Collected data

***

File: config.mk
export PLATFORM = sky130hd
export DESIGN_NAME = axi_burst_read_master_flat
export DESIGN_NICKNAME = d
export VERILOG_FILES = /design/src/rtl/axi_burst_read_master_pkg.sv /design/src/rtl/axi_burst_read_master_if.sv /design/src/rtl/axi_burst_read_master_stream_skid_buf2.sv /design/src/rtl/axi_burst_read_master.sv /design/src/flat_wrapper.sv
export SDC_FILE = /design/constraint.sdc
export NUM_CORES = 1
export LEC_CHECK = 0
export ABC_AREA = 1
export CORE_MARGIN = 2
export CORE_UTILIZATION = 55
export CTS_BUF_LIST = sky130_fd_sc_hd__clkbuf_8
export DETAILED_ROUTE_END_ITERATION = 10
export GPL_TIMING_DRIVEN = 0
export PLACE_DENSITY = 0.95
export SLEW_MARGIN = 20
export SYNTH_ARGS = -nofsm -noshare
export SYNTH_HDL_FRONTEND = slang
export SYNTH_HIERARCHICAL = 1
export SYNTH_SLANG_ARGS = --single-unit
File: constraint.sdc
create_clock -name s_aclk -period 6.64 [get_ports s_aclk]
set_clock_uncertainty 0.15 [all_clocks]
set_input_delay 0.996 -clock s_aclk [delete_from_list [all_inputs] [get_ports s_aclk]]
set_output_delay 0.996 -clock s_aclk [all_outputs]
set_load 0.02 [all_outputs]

***

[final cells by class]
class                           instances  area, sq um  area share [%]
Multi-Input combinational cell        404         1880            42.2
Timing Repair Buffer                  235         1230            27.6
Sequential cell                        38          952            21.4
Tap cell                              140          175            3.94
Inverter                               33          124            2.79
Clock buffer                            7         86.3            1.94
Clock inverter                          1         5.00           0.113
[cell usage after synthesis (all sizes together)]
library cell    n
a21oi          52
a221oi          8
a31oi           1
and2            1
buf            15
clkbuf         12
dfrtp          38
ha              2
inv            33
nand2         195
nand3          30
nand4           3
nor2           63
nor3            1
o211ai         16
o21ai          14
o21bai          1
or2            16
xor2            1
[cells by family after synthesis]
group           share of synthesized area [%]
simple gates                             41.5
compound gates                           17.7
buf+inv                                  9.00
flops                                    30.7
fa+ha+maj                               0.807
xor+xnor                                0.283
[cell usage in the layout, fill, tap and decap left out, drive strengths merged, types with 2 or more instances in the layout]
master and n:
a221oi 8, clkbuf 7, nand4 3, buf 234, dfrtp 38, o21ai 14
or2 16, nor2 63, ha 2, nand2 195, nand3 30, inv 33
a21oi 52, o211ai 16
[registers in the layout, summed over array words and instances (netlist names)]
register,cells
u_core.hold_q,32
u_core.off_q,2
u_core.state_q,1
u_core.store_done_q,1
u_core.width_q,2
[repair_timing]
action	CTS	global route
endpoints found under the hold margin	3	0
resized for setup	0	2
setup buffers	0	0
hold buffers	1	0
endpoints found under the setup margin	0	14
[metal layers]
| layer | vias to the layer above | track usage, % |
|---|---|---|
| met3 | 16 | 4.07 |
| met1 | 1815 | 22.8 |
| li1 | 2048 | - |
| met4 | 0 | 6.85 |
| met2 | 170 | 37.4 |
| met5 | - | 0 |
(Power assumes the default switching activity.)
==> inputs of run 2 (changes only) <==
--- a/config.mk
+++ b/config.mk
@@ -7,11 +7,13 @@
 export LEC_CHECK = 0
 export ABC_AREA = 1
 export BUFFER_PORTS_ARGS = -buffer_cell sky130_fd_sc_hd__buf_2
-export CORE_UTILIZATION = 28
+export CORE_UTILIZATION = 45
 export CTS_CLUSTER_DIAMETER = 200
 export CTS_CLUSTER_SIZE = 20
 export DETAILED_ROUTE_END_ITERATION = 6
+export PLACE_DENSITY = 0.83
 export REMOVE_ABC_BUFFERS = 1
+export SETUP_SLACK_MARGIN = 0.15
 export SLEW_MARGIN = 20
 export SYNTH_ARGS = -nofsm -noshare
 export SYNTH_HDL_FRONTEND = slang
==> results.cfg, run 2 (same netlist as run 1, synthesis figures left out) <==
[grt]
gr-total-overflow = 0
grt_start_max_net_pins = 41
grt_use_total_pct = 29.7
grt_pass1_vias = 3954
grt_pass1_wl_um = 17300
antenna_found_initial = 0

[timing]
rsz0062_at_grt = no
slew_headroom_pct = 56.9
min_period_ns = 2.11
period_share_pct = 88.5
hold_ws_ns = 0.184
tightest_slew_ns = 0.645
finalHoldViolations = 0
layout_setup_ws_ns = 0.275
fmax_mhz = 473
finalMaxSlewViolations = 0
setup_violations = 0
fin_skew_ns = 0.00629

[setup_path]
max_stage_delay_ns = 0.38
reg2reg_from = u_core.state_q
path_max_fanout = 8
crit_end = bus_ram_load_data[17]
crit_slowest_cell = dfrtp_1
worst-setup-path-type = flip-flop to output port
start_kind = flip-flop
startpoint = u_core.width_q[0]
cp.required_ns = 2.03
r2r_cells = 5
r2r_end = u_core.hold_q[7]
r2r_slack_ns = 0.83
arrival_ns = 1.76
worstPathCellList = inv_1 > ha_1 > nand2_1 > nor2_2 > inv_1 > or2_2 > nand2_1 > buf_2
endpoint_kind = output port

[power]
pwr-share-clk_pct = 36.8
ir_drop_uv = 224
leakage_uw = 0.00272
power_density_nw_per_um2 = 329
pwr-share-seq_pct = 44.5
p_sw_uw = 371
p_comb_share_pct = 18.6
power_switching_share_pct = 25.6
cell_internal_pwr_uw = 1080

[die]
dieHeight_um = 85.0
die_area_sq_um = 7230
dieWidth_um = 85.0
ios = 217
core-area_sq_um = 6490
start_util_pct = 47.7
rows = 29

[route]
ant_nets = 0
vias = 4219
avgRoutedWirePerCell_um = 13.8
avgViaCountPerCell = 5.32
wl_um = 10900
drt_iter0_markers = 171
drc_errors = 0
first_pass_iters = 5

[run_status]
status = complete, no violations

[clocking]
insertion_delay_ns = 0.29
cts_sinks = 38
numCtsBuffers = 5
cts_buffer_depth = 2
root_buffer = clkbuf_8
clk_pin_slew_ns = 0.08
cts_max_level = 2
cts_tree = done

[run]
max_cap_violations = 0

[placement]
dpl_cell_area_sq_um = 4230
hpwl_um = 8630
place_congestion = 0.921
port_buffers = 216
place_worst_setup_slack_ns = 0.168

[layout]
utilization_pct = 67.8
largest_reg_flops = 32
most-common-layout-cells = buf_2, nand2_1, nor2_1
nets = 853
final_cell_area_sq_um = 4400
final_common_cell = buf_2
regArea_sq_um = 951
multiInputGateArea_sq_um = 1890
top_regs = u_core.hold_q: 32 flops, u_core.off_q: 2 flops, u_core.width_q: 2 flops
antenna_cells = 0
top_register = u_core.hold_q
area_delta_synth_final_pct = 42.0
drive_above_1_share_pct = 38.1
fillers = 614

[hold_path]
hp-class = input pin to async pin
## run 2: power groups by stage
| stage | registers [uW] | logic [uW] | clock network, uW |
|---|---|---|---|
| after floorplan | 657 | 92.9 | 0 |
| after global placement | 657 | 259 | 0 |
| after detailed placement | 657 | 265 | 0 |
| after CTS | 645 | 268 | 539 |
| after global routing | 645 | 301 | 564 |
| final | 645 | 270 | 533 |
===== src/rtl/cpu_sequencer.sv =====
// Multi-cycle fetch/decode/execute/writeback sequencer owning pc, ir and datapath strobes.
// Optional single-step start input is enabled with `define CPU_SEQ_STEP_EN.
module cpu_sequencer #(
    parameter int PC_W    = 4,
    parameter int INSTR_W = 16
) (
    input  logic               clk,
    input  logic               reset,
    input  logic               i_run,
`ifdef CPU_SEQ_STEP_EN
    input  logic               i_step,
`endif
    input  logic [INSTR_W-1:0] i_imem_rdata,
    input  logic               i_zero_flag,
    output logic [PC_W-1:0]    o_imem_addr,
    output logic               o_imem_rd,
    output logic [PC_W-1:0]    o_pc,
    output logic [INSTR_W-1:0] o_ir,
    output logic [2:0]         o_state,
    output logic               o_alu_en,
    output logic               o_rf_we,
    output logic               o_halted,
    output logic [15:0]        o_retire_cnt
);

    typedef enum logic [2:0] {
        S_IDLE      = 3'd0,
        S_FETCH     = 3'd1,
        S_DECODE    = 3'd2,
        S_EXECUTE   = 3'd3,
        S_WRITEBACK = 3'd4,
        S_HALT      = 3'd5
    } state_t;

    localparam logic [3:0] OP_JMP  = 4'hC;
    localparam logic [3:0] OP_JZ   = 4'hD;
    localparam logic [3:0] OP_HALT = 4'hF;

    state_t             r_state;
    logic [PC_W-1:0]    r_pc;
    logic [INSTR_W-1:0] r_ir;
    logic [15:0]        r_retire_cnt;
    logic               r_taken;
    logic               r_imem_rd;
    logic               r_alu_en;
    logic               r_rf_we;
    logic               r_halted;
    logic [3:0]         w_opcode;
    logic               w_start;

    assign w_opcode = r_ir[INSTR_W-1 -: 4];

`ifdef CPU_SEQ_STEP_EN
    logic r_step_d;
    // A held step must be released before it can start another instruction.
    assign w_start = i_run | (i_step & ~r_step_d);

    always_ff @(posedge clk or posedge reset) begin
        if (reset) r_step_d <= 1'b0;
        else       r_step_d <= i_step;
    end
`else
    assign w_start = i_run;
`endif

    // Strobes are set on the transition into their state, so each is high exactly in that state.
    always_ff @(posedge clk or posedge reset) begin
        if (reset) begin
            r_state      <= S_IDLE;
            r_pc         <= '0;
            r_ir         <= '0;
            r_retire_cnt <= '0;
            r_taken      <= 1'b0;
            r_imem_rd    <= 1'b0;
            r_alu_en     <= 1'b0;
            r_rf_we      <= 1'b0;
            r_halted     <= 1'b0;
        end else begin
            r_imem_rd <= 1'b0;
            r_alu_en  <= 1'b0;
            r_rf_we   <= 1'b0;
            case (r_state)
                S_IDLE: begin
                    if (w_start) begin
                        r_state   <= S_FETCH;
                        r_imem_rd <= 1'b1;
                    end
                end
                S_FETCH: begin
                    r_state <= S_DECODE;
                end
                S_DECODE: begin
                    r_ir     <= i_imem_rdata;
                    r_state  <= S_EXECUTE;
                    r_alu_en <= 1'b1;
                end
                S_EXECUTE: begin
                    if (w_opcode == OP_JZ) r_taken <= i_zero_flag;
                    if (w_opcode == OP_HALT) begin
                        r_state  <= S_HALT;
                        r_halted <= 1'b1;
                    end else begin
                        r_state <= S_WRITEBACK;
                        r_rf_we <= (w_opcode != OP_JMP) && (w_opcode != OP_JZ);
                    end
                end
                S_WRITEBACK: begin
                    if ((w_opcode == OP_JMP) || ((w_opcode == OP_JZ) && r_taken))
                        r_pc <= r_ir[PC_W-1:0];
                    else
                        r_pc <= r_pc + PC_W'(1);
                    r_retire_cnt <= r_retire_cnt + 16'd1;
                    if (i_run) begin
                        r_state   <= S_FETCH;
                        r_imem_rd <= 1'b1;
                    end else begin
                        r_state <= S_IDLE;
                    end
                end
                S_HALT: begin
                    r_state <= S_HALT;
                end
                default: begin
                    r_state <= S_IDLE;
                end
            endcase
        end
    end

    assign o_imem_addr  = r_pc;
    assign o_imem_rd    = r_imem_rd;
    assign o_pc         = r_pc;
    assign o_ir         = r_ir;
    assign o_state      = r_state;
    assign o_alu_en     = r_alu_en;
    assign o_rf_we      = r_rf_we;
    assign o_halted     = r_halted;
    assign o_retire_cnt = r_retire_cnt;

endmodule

***

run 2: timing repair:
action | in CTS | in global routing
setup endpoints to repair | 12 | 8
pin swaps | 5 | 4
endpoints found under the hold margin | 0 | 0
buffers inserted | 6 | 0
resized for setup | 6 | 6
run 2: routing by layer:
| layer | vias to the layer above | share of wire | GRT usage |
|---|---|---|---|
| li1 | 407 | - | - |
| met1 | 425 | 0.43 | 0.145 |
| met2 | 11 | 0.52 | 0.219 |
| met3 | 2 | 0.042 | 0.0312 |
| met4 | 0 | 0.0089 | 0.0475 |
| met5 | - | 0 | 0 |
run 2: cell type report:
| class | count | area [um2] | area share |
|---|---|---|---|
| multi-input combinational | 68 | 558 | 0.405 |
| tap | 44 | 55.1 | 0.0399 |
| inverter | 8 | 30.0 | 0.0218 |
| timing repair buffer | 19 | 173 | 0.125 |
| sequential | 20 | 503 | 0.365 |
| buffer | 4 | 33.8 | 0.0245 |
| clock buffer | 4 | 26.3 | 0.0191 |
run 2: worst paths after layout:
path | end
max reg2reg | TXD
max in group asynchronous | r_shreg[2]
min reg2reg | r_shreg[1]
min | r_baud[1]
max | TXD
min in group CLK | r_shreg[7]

***

Exercise details → Search the records above for the string "after" and copy each line that holds it.

Response below →
[cell usage after synthesis (all sizes together)]
[cells by family after synthesis]
| after floorplan | 657 | 92.9 | 0 |
| after global placement | 657 | 259 | 0 |
| after detailed placement | 657 | 265 | 0 |
| after CTS | 645 | 268 | 539 |
| after global routing | 645 | 301 | 564 |
run 2: worst paths after layout:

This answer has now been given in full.